Know your instruction set.
Making a control starts with the proper perspective on the process. Important is knowing what Toby Hoare (his initials C.A.R. are referring to one of the five basic instructions of one of the first computer languages: LISP) tells you:
Even the slowest computer can perform nothing at infinite speed.
Omitting instructions is the best you can do. It brings the highest performance, but more important: you understand your process to be controlled to its limit if you dare to reduce instructions.
To do so confidently, you must know your available instruction set by heart. To master them is a real challenge. But in this topic we will inspect the basics.
The search for the details of a process is not very important. Its highlights are more important. It all narrows down to how to represent the process.
The process representation is the main topic for a control. Your instructions must keep the representation as close to the process as possible at all times. Because this representation is the basis for all decisions, not the process itself. Compare your own brain: your senses are informing you of the surroundings. You look around and give labels or meaning to what you see. Based on your understanding of what you see, hear, smell, taste or feel, you make a model of reality and act upon that. Your brain is keeping track continuously and your body is moving around in this virtual reality.
It is important to be aware that your senses are not perfect. The temperature you feel is not even a real physical phenomena. Temperature and pressure are so called emerged physical states. The average speed of atoms and molecules is known as temperature. The average force applied by these atoms when colliding to a surface is known as pressure. This shows that knowing all details makes no sense. It would consume more computer power than mankind has, and it brings nothing.
Be a child again. Your brain is equipped with extreme powerfull pattern recognition hardware. You started to look around in the world and recognized patterns. Befor labelling them, you could understand the world around you. Looking at a tennis ball, you can predict its trajectory without a conscience calculation. Just look at it very often, like Federer did, and by "deep learning" you create the most efficient representation of all aspects of the game of tennis and use it to play.
The above is what I try to convey: any representation of a process can be sufficient without knowing all details, but it must have predictive powers. It must be founded in reality.

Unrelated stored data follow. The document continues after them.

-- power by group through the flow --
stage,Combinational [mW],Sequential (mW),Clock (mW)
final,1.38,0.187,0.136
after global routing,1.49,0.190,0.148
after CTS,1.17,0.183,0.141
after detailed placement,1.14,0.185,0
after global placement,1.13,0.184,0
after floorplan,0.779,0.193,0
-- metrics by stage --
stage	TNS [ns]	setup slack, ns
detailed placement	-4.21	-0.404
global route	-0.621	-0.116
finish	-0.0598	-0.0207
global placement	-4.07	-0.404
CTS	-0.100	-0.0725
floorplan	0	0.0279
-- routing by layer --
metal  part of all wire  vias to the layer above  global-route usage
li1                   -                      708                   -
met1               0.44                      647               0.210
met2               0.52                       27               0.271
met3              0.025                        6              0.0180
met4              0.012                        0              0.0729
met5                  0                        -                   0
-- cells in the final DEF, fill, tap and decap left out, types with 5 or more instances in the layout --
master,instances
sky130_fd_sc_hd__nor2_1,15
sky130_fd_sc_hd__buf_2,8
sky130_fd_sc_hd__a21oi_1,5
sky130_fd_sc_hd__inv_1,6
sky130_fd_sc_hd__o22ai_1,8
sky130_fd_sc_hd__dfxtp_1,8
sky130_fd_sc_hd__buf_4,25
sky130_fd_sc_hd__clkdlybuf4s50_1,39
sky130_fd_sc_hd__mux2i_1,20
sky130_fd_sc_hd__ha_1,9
[src/rtl/rat_io_responder.sv]
// Port-mapped I/O responder for the RAT MCU: output latches, read mux,
// prescaled interval timer, button edge detect and interrupt pulse FSM.
module rat_io_responder #(
  parameter int PRESCALE         = 1000,
  parameter int INT_PULSE_CYCLES = 4
) (
  input  logic       clk,
  input  logic       RESET,
  input  logic [7:0] PORT_ID,
  input  logic [7:0] OUT_PORT,
  input  logic       IO_STRB,
  output logic [7:0] IN_PORT,
  output logic       INTV,
  input  logic [7:0] SWITCHES,
  input  logic [3:0] BUTTONS,
  output logic [7:0] LEDS,
  output logic [7:0] SSEG_VAL
);

  localparam int PS_W = $clog2(PRESCALE);
  localparam int PC_W = $clog2(INT_PULSE_CYCLES + 1);
  localparam logic [PS_W-1:0] PS_LAST = PS_W'(PRESCALE - 1);
  localparam logic [PC_W-1:0] PC_LAST = PC_W'(INT_PULSE_CYCLES);

  typedef enum logic [1:0] {ST_IDLE, ST_PULSE, ST_ARMED} state_t;

  logic [7:0]      r_leds, r_sseg, r_reload, r_count;
  logic [PS_W-1:0] r_ps;
  logic [1:0]      r_int_en, r_pending;
  logic [3:0]      r_btn_s1, r_btn_s2, r_btn_s3;
  logic [PC_W-1:0] r_pcnt;
  state_t          r_state;

  logic            w_wr_led, w_wr_sseg, w_wr_reload, w_wr_en, w_wr_clr;
  logic            w_tick, w_timer_evt, w_req;
  logic [3:0]      w_btn_rise;
  logic [1:0]      w_set, w_clr;
  logic [PC_W-1:0] w_pcnt_nxt;
  state_t          w_state_nxt;

  assign w_wr_led    = IO_STRB && (PORT_ID == 8'h40);
  assign w_wr_sseg   = IO_STRB && (PORT_ID == 8'h41);
  assign w_wr_reload = IO_STRB && (PORT_ID == 8'h42);
  assign w_wr_en     = IO_STRB && (PORT_ID == 8'h43);
  assign w_wr_clr    = IO_STRB && (PORT_ID == 8'h44);

  // A reload write restarts the period, so a coincident tick is discarded.
  assign w_tick      = (r_reload != 8'd0) && (r_ps == PS_LAST) && !w_wr_reload;
  assign w_timer_evt = w_tick && (r_count == 8'd1);
  assign w_btn_rise  = r_btn_s2 & ~r_btn_s3;
  assign w_set       = {|w_btn_rise, w_timer_evt};
  assign w_clr       = w_wr_clr ? OUT_PORT[1:0] : 2'b00;
  assign w_req       = |(r_pending & r_int_en);

  always_ff @(posedge clk or posedge RESET) begin
    if (RESET) begin
      r_leds    <= '0;
      r_sseg    <= '0;
      r_int_en  <= '0;
      r_pending <= '0;
      r_btn_s1  <= '0;
      r_btn_s2  <= '0;
      r_btn_s3  <= '0;
    end else begin
      if (w_wr_led)  r_leds   <= OUT_PORT;
      if (w_wr_sseg) r_sseg   <= OUT_PORT;
      if (w_wr_en)   r_int_en <= OUT_PORT[1:0];
      // Set after clear so a same-edge event is never lost.
      r_pending <= (r_pending & ~w_clr) | w_set;
      r_btn_s1  <= BUTTONS;
      r_btn_s2  <= r_btn_s1;
      r_btn_s3  <= r_btn_s2;
    end
  end

  always_ff @(posedge clk or posedge RESET) begin
    if (RESET) begin
      r_reload <= '0;
      r_count  <= '0;
      r_ps     <= '0;
    end else if (w_wr_reload) begin
      r_reload <= OUT_PORT;
      r_count  <= OUT_PORT;
      r_ps     <= '0;
    end else if (r_reload != 8'd0) begin
      if (r_ps == PS_LAST) begin
        r_ps    <= '0;
        r_count <= (r_count == 8'd1) ? r_reload : r_count - 8'd1;
      end else begin
        r_ps <= r_ps + PS_W'(1);
      end
    end
  end

  always_ff @(posedge clk or posedge RESET) begin
    if (RESET) begin
      r_state <= ST_IDLE;
      r_pcnt  <= '0;
    end else begin
      r_state <= w_state_nxt;
      r_pcnt  <= w_pcnt_nxt;
    end
  end

  // ARMED waits for the ISR to drop req so one event yields one pulse.
  always_comb begin
    w_state_nxt = r_state;
    w_pcnt_nxt  = r_pcnt;
    case (r_state)
      ST_IDLE: begin
        if (w_req) begin
          w_state_nxt = ST_PULSE;
          w_pcnt_nxt  = PC_W'(1);
        end
      end
      ST_PULSE: begin
        if (r_pcnt == PC_LAST) w_state_nxt = ST_ARMED;
        else                   w_pcnt_nxt  = r_pcnt + PC_W'(1);
      end
      ST_ARMED: begin
        if (!w_req) w_state_nxt = ST_IDLE;
      end
      default: w_state_nxt = ST_IDLE;
    endcase
  end

  always_comb begin
    IN_PORT = 8'h00;
    case (PORT_ID)
      8'h20:   IN_PORT = SWITCHES;
      8'h21:   IN_PORT = {4'b0000, r_btn_s2};
      8'h22:   IN_PORT = {6'b000000, r_pending};
      8'h23:   IN_PORT = r_count;
      8'h24:   IN_PORT = {6'b000000, r_int_en};
      default: IN_PORT = 8'h00;
    endcase
  end

  assign INTV     = (r_state == ST_PULSE);
  assign LEDS     = r_leds;
  assign SSEG_VAL = r_sseg;

endmodule

[config.mk]
export PLATFORM = sky130hd
export DESIGN_NAME = rat_io_responder
export DESIGN_NICKNAME = d
export VERILOG_FILES = /design/src/rtl/rat_io_responder.sv
export SDC_FILE = /design/constraint.sdc
export NUM_CORES = 1
export LEC_CHECK = 0
export CAP_MARGIN = 20
export CORE_MARGIN = 5
export CORE_UTILIZATION = 52
export DETAILED_ROUTE_END_ITERATION = 8
export GPL_TIMING_DRIVEN = 1
export PLACE_DENSITY = 0.77
export SKIP_CTS_REPAIR_TIMING = 1
export SLEW_MARGIN = 20
export SYNTH_ARGS = -nofsm -noshare
export SYNTH_HDL_FRONTEND = slang
export SYNTH_SLANG_ARGS = --single-unit
[constraint.sdc]
create_clock -name clk -period 2.3 [get_ports clk]
set_clock_uncertainty 0.05 [all_clocks]
set_input_delay 0.345 -clock clk [delete_from_list [all_inputs] [get_ports clk]]
set_output_delay 0.345 -clock clk [all_outputs]
set_load 0.1 [all_outputs]
==> report_table.html, run 1 <==
<table>
<tr><th>Metric</th><th>Value</th></tr>
<tr><th colspan="2">Outcome</th></tr>
<tr><td>Status</td><td>complete, no violations</td></tr>
<tr><th colspan="2">Clocking</th></tr>
<tr><td>Number of clock buffers inserted by TritonCTS</td><td>9</td></tr>
<tr><td>Clock root buffer</td><td>clkbuf_8</td></tr>
<tr><td>Maximum buffer depth of the clock tree</td><td>2</td></tr>
<tr><td>Clock tree from TritonCTS</td><td>done</td></tr>
<tr><td>Clock insertion delay at the later pin of the skew report</td><td>0.34 ns</td></tr>
<tr><td>Number of sinks on the clock net</td><td>63</td></tr>
<tr><td>Number of levels in the clock H-tree</td><td>3</td></tr>
<tr><td>Clock-pin slew reported for the worst setup and hold paths after clock tree synthesis</td><td>0.07 ns</td></tr>
<tr><th colspan="2">Yosys</th></tr>
<tr><td>Cell area after technology mapping</td><td>3060 sq um</td></tr>
<tr><td>Post-synth net total</td><td>338</td></tr>
<tr><td>Cell taking the most area after synthesis</td><td>dfrtp_1</td></tr>
<tr><td>Yosys cell types</td><td>51</td></tr>
<tr><td>Number of instances in the synthesized netlist</td><td>302</td></tr>
<tr><td>Yosys reg bits</td><td>63</td></tr>
<tr><td>Synth area leaders</td><td>dfrtp_1 (51%), mux2_2 (7.3%), nand2_1 (5.3%)</td></tr>
<tr><td>Warnings, synthesis</td><td>0</td></tr>
<tr><td>Top-area cell type share of the netlist area</td><td>51.4%</td></tr>
<tr><td>Average instance area after synthesis</td><td>10.1 sq um</td></tr>
<tr><td>Number of synthesized flops with an enable pin</td><td>0</td></tr>
<tr><td>Top_reg_cell synth</td><td>dfrtp_1</td></tr>
<tr><td>Fraction of synthesis flops using an asynchronous set or reset pin</td><td>100%</td></tr>
<tr><td>Portion of the post-synthesis area used by sequential elements</td><td>51.4%</td></tr>
<tr><th colspan="2">Detailed routing</th></tr>
<tr><td>Post-Route WL</td><td>7650 microns</td></tr>
<tr><td>Number of iterations in the first detailed-routing pass</td><td>6</td></tr>
<tr><td>Via count of the routed design</td><td>2565</td></tr>
<tr><td>Number of vias per cell after detailed routing</td><td>5.63</td></tr>
<tr><td>Residual DRC</td><td>0</td></tr>
<tr><td>Wire per inst</td><td>16.8 microns</td></tr>
<tr><td>Number of DRC markers in iteration 0</td><td>168</td></tr>
<tr><td>Antenna viol nets, final</td><td>0</td></tr>
<tr><th colspan="2">Floorplan</th></tr>
<tr><td>Horizontal die dimension</td><td>86.8 microns</td></tr>
<tr><td>Overall die area</td><td>7530 sq um</td></tr>
<tr><td>Boundary Pins</td><td>56</td></tr>
<tr><td>Number of rows created at floorplan</td><td>28</td></tr>
<tr><td>Vertical die dimension</td><td>86.8 microns</td></tr>
<tr><td>Initial Util</td><td>52.7%</td></tr>
<tr><td>Area of the core</td><td>5820 sq um</td></tr>
<tr><th colspan="2">Worst setup path</th></tr>
<tr><td>Highest cell delay on the worst timing path</td><td>0.42 ns</td></tr>
<tr><td>Slowest stage cell, crit path</td><td>clkdlybuf4s50_1</td></tr>
<tr><td>Required time at the worst-slack endpoint</td><td>1.90 ns</td></tr>
<tr><td>Classification of the worst setup path</td><td>input port to primary output</td></tr>
<tr><td>Series of cell instances along the critical path</td><td>clkdlybuf4s50_1 -&gt; nor3_2 -&gt; nand3b_1 -&gt; or2_4 -&gt; nor2_2 -&gt; buf_12</td></tr>
<tr><td>Data arrival time at the worst-slack endpoint</td><td>1.79 ns</td></tr>
<tr><td>Worst Path Max Fanout</td><td>6</td></tr>
<tr><td>Critical path startpoint category</td><td>input port</td></tr>
<tr><td>Crit. End Element</td><td>primary output</td></tr>
<tr><th colspan="2">Global routing</th></tr>
<tr><td>Vias in the first global route</td><td>2620</td></tr>
<tr><td>Global-route wire length before repair</td><td>12600 microns</td></tr>
<tr><td>GRT overflow</td><td>0</td></tr>
<tr><td>GRT Total Usage</td><td>21.6%</td></tr>
<tr><td>Pin count of the biggest net entering global routing</td><td>32</td></tr>
<tr><td>Number of antenna violations at the first check in global routing</td><td>0</td></tr>
<tr><th colspan="2">Cells and area</th></tr>
<tr><td>Count of non-filler cells in the finished layout</td><td>456</td></tr>
<tr><td>Commonest non-fill, non-tap cells in the layout</td><td>dfrtp_1 (63), nand2_1 (43), nor2_1 (31)</td></tr>
<tr><td>Layout area overhead</td><td>34.2%</td></tr>
<tr><td>Fill count</td><td>432</td></tr>
<tr><td>Final Util</td><td>70.7%</td></tr>
<tr><td>Proportion of layout cells with a drive suffix above 1</td><td>25.5%</td></tr>
<tr><td>Post-route standard cell area excluding fillers</td><td>4110 sq um</td></tr>
<tr><td>ANT cells</td><td>0</td></tr>
<tr><td>Nets</td><td>412</td></tr>
<tr><td>Commonest non-fill, non-tap cell in the layout</td><td>dfrtp_1</td></tr>
<tr><th colspan="2">Timing</th></tr>
<tr><td>Upper clock frequency limit</td><td>458 MHz</td></tr>
<tr><td>Setup slack of the critical path after layout</td><td>0.115 ns</td></tr>
<tr><td>Final Hold Violating Endpoints</td><td>0</td></tr>
<tr><td>Remaining max-slew budget at the tightest pin</td><td>61.4%</td></tr>
<tr><td>Transition time of the tightest slew-check pin</td><td>0.575 ns</td></tr>
<tr><td>Post-Route Setup TNS</td><td>0 ns</td></tr>
<tr><td>Final setup viols</td><td>0</td></tr>
<tr><td>Clock period minus final worst setup slack</td><td>2.19 ns</td></tr>
<tr><td>Final worst-path cycle share</td><td>95.0%</td></tr>
<tr><td>Hold Worst Slack</td><td>0.231 ns</td></tr>
<tr><td>Number of max-slew violations in the final report</td><td>0</td></tr>
<tr><td>Unrepaired setup endpoints after global routing</td><td>false</td></tr>
<tr><th colspan="2">Power</th></tr>
<tr><td>Clock network fraction of design power</td><td>32.9%</td></tr>
<tr><td>Register share of total power</td><td>43.8%</td></tr>
<tr><td>Switching fraction of total power</td><td>32.5%</td></tr>
<tr><td>Static leakage power</td><td>1.88 nW</td></tr>
<tr><td>Part of the power in combinational logic</td><td>23.3%</td></tr>
<tr><td>Overall power consumption</td><td>3.17 mW</td></tr>
<tr><td>Largest voltage drop on the vdd net</td><td>0.625 mV</td></tr>
<tr><td>Power dissipated by switching net loads</td><td>1.03 mW</td></tr>
<tr><td>Design internal power</td><td>2.14 mW</td></tr>
<tr><td>Areal power density over the cells</td><td>770 nW/um^2</td></tr>
<tr><th colspan="2">Placed design</th></tr>
<tr><td>Port Buffers</td><td>55</td></tr>
<tr><td>HPWL after DPL</td><td>5630 microns</td></tr>
<tr><td>Cell Area, Placed</td><td>3880 sq um</td></tr>
<tr><td>Final weighted congestion in routability-driven placement</td><td>0.866</td></tr>
<tr><td>Total instance count after detailed placement</td><td>440</td></tr>
<tr><td>Setup slack after placement</td><td>-0.0149 ns</td></tr>
<tr><th colspan="2">Worst hold path</th></tr>
<tr><td>Path category of the worst min-delay check</td><td>input port to asynchronous set/reset pin</td></tr>
<tr><th colspan="2">Run</th></tr>
<tr><td>Number of max-cap violations</td><td>0</td></tr>
</table>
**src/rtl/cu_pkg.sv**
```systemverilog
// Shared types for the ALU control unit: opcodes, ALU operation codes (shared with the ALU),
// FSM state encoding and the decoded-instruction record.
package cu_pkg;

    localparam int OPC_W    = 4;
    localparam int ALU_OP_W = 3;

    localparam logic [OPC_W-1:0] OPC_NOP  = 4'h0;
    localparam logic [OPC_W-1:0] OPC_LDAC = 4'h1;
    localparam logic [OPC_W-1:0] OPC_STAC = 4'h2;
    localparam logic [OPC_W-1:0] OPC_ADD  = 4'h3;
    localparam logic [OPC_W-1:0] OPC_SUB  = 4'h4;
    localparam logic [OPC_W-1:0] OPC_MUL  = 4'h5;
    localparam logic [OPC_W-1:0] OPC_INC  = 4'h6;
    localparam logic [OPC_W-1:0] OPC_CLAC = 4'h7;
    localparam logic [OPC_W-1:0] OPC_JUMP = 4'h8;
    localparam logic [OPC_W-1:0] OPC_JMPZ = 4'h9;
    localparam logic [OPC_W-1:0] OPC_JPNZ = 4'hA;
    localparam logic [OPC_W-1:0] OPC_HALT = 4'hF;

    typedef enum logic [ALU_OP_W-1:0] {
        ALU_IDLE = 3'b000,
        ALU_PASS = 3'b001,
        ALU_ADD  = 3'b010,
        ALU_SUB  = 3'b011,
        ALU_MUL  = 3'b100,
        ALU_INC  = 3'b101,
        ALU_ZERO = 3'b110
    } alu_op_e;

    typedef enum logic [2:0] {
        ST_START   = 3'd0,
        ST_FETCH   = 3'd1,
        ST_DECODE  = 3'd2,
        ST_OPERAND = 3'd3,
        ST_EXEC    = 3'd4,
        ST_STORE   = 3'd5,
        ST_HALT    = 3'd6
    } state_e;

    typedef struct packed {
        logic    needs_operand;
        logic    is_store;
        logic    is_jump;
        logic    is_halt;
        logic    is_illegal;
        alu_op_e exec_alu_op;
    } decode_t;

endpackage

```
**src/rtl/alu_control_unit_if.sv**
```systemverilog
// Control-unit <-> datapath/memory bundle. master = control unit, slave = datapath side.
interface alu_control_unit_if #(
    parameter int OPC_W    = cu_pkg::OPC_W,
    parameter int ALU_OP_W = cu_pkg::ALU_OP_W
);
    logic [OPC_W-1:0]    opcode;
    logic                zflag;
    logic                mem_ready;
    logic [ALU_OP_W-1:0] alu_op;
    logic                ac_load;
    logic                ir_load;
    logic                dr_load;
    logic                pc_inc;
    logic                pc_load;
    logic                addr_sel;
    logic                mem_read;
    logic                mem_write;
    logic                z_latched;
    logic                halted;
    logic                illegal;

    modport master (
        input  opcode, zflag, mem_ready,
        output alu_op, ac_load, ir_load, dr_load, pc_inc, pc_load, addr_sel,
               mem_read, mem_write, z_latched, halted, illegal
    );

    modport slave (
        output opcode, zflag, mem_ready,
        input  alu_op, ac_load, ir_load, dr_load, pc_inc, pc_load, addr_sel,
               mem_read, mem_write, z_latched, halted, illegal
    );
endinterface

```
**src/rtl/cu_opcode_decode.sv**
```systemverilog
// Purely combinational opcode classifier; zero latency, no handshake.
module cu_opcode_decode
    import cu_pkg::*;
(
    input  logic [OPC_W-1:0] opcode,
    output decode_t          dec
);

    always_comb begin
        dec             = '0;
        dec.exec_alu_op = ALU_IDLE;
        case (opcode)
            OPC_NOP:  ;
            OPC_LDAC: begin dec.needs_operand = 1'b1; dec.exec_alu_op = ALU_PASS; end
            OPC_STAC: dec.is_store = 1'b1;
            OPC_ADD:  begin dec.needs_operand = 1'b1; dec.exec_alu_op = ALU_ADD;  end
            OPC_SUB:  begin dec.needs_operand = 1'b1; dec.exec_alu_op = ALU_SUB;  end
            OPC_MUL:  begin dec.needs_operand = 1'b1; dec.exec_alu_op = ALU_MUL;  end
            OPC_INC:  dec.exec_alu_op = ALU_INC;
            OPC_CLAC: dec.exec_alu_op = ALU_ZERO;
            OPC_JUMP, OPC_JMPZ, OPC_JPNZ: dec.is_jump = 1'b1;
            OPC_HALT: dec.is_halt = 1'b1;
            default:  dec.is_illegal = 1'b1;
        endcase
    end

endmodule

```
**src/rtl/alu_control_unit.sv**
```systemverilog
// Multi-cycle fetch/decode/operand/exec/store sequencer for the 12-bit ALU; memory phases stall on mem_ready.
// Define CU_ILLEGAL_TRAP_EN to trap illegal opcodes into HALT with a sticky illegal flag (else they act as NOP).
module alu_control_unit
    import cu_pkg::*;
(
    input  logic               clk,
    input  logic               reset,
    alu_control_unit_if.master bus
);

    state_e  state;
    state_e  state_nxt;
    decode_t dec;
    logic    z_q;

    alu_op_e alu_op_c;
    logic    ac_load_c, ir_load_c, dr_load_c, pc_inc_c, pc_load_c;
    logic    addr_sel_c, mem_read_c, mem_write_c, halted_c;

    cu_opcode_decode u_decode (
        .opcode (bus.opcode),
        .dec    (dec)
    );

`ifdef CU_ILLEGAL_TRAP_EN
    logic ill_q;
    logic ill_set;
`endif

    always_ff @(posedge clk) begin
        if (reset) begin
            state <= ST_START;
            z_q   <= 1'b0;
        end else begin
            state <= state_nxt;
            // Only SUB produces a zero flag worth keeping for JMPZ/JPNZ.
            if (state == ST_EXEC && dec.exec_alu_op == ALU_SUB) begin
                z_q <= bus.zflag;
            end
        end
    end

`ifdef CU_ILLEGAL_TRAP_EN
    always_ff @(posedge clk) begin
        if (reset) begin
            ill_q <= 1'b0;
        end else if (ill_set) begin
            ill_q <= 1'b1;
        end
    end
`endif

    always_comb begin
        state_nxt   = state;
        alu_op_c    = ALU_IDLE;
        ac_load_c   = 1'b0;
        ir_load_c   = 1'b0;
        dr_load_c   = 1'b0;
        pc_inc_c    = 1'b0;
        pc_load_c   = 1'b0;
        addr_sel_c  = 1'b0;
        mem_read_c  = 1'b0;
        mem_write_c = 1'b0;
        halted_c    = 1'b0;
`ifdef CU_ILLEGAL_TRAP_EN
        ill_set     = 1'b0;
`endif
        case (state)
            ST_START: state_nxt = ST_FETCH;
            ST_FETCH: begin
                mem_read_c = 1'b1;
                if (bus.mem_ready) begin
                    ir_load_c = 1'b1;
                    pc_inc_c  = 1'b1;
                    state_nxt = ST_DECODE;
                end
            end
            ST_DECODE: begin
                if (dec.is_halt) begin
                    state_nxt = ST_HALT;
                end else if (dec.is_illegal) begin
`ifdef CU_ILLEGAL_TRAP_EN
                    ill_set   = 1'b1;
                    state_nxt = ST_HALT;
`else
                    state_nxt = ST_FETCH;
`endif
                end else if (dec.needs_operand) begin
                    state_nxt = ST_OPERAND;
                end else if (dec.is_store) begin
                    state_nxt = ST_STORE;
                end else if (dec.is_jump) begin
                    case (bus.opcode)
                        OPC_JMPZ: pc_load_c = z_q;
                        OPC_JPNZ: pc_load_c = ~z_q;
                        default:  pc_load_c = 1'b1;
                    endcase
                    state_nxt = ST_FETCH;
                end else if (dec.exec_alu_op != ALU_IDLE) begin
                    state_nxt = ST_EXEC;
                end else begin
                    state_nxt = ST_FETCH;
                end
            end
            ST_OPERAND: begin
                mem_read_c = 1'b1;
                addr_sel_c = 1'b1;
                if (bus.mem_ready) begin
                    dr_load_c = 1'b1;
                    state_nxt = ST_EXEC;
                end
            end
            ST_EXEC: begin
                ac_load_c = 1'b1;
                alu_op_c  = dec.exec_alu_op;
                state_nxt = ST_FETCH;
            end
            ST_STORE: begin
                mem_write_c = 1'b1;
                addr_sel_c  = 1'b1;
                if (bus.mem_ready) begin
                    state_nxt = ST_FETCH;
                end
            end
            ST_HALT:  halted_c  = 1'b1;
            default:  state_nxt = ST_START;
        endcase
    end

    assign bus.alu_op    = alu_op_c;
    assign bus.ac_load   = ac_load_c;
    assign bus.ir_load   = ir_load_c;
    assign bus.dr_load   = dr_load_c;
    assign bus.pc_inc    = pc_inc_c;
    assign bus.pc_load   = pc_load_c;
    assign bus.addr_sel  = addr_sel_c;
    assign bus.mem_read  = mem_read_c;
    assign bus.mem_write = mem_write_c;
    assign bus.z_latched = z_q;
    assign bus.halted    = halted_c;
`ifdef CU_ILLEGAL_TRAP_EN
    assign bus.illegal   = ill_q;
`else
    assign bus.illegal   = 1'b0;
`endif

endmodule
```
**src/flat_wrapper.sv**
```systemverilog
// flat-port wrapper written by rule: the top's interface ports become plain ports
module alu_control_unit_flat import cu_pkg::*;
  (clk, reset, bus_opcode, bus_zflag, bus_mem_ready, bus_alu_op, bus_ac_load, bus_ir_load, bus_dr_load, bus_pc_inc, bus_pc_load, bus_addr_sel, bus_mem_read, bus_mem_write, bus_z_latched, bus_halted, bus_illegal);
  alu_control_unit_if bus_i ();
  input  logic clk;
  input  logic reset;
  input wire logic [$bits(bus_i.opcode)-1:0] bus_opcode;
  input wire logic [$bits(bus_i.zflag)-1:0] bus_zflag;
  input wire logic [$bits(bus_i.mem_ready)-1:0] bus_mem_ready;
  output wire logic [$bits(bus_i.alu_op)-1:0] bus_alu_op;
  output wire logic [$bits(bus_i.ac_load)-1:0] bus_ac_load;
  output wire logic [$bits(bus_i.ir_load)-1:0] bus_ir_load;
  output wire logic [$bits(bus_i.dr_load)-1:0] bus_dr_load;
  output wire logic [$bits(bus_i.pc_inc)-1:0] bus_pc_inc;
  output wire logic [$bits(bus_i.pc_load)-1:0] bus_pc_load;
  output wire logic [$bits(bus_i.addr_sel)-1:0] bus_addr_sel;
  output wire logic [$bits(bus_i.mem_read)-1:0] bus_mem_read;
  output wire logic [$bits(bus_i.mem_write)-1:0] bus_mem_write;
  output wire logic [$bits(bus_i.z_latched)-1:0] bus_z_latched;
  output wire logic [$bits(bus_i.halted)-1:0] bus_halted;
  output wire logic [$bits(bus_i.illegal)-1:0] bus_illegal;
  assign bus_i.opcode = bus_opcode;
  assign bus_i.zflag = bus_zflag;
  assign bus_i.mem_ready = bus_mem_ready;
  assign bus_alu_op = bus_i.alu_op;
  assign bus_ac_load = bus_i.ac_load;
  assign bus_ir_load = bus_i.ir_load;
  assign bus_dr_load = bus_i.dr_load;
  assign bus_pc_inc = bus_i.pc_inc;
  assign bus_pc_load = bus_i.pc_load;
  assign bus_addr_sel = bus_i.addr_sel;
  assign bus_mem_read = bus_i.mem_read;
  assign bus_mem_write = bus_i.mem_write;
  assign bus_z_latched = bus_i.z_latched;
  assign bus_halted = bus_i.halted;
  assign bus_illegal = bus_i.illegal;
  alu_control_unit u_core (.clk(clk), .reset(reset), .bus(bus_i));
endmodule
```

Now you understand why the T for Timing is important in the PTD: without awareness of time past, you can not predict the future. Making control decisions is forcing the future into the results we want. Like Federer we want to win the game and have fun doing it.
Implementation rule 1: Represent your process efficiently.
Every cell in your body is obeying the above rule. Not just your brain. Evolution equipped us with the powerful pattern recognition capabilities. Just a result of survival of the fittest. Now the next step in making a control: the proper sequence of instructions.
For me it is not amazing that the DNA molecule is such a nice long sequence of only four amino acids (ACTG). It is a computer language formed by three such molecules as a representation of an instruction. It shows that a cell has stored its "programme" in a nice lineair sequence, able to dictate the manufacturing of complex molecules like proteins.
Is it a coincidance that the first, abstact, computer designed by Alan Turing, existed of an infinite long string of paper with squares on it containg a "1", a "X" or a space. (Three symbols. The digit "3" was represented as "X111X") And by only moving the ribbon a single square at the time and reading its content or erasing and rewriting it, any program could be executed.
Of course the DNA programme looks like the spaghetti programming of a bad programmer. Evolution is a matter of blind trial and error. But it is very important to be aware of:
Implementation rule 2: The secret lies in the sequence of instructions.
To paraphrase a real estate agent: three things matter: sequence, sequence, sequence.
Of course we need some more context to give meaning to the sequence of instructions. We call the equivalent of our senses the measurements and the equivalent of our muscles the equipment energized, or just equipment. We assume a computer executing the full sequence of instructions repeatedly. In detail: Input (=read measurements), execute sequence, Output (=energize equipment).
I will refer to the above as the "cycle". Just a single execution of the full sequence of instructions.
Of course a computer could use interrupts or events. This may seem to give quicker response to the process, much like our reflexes processed by the spine to withdraw your hand approaching the hot stofe, but the total reliability and robustness could be in danger. I refer to the quote of Toby Hoare if you want the highest performance.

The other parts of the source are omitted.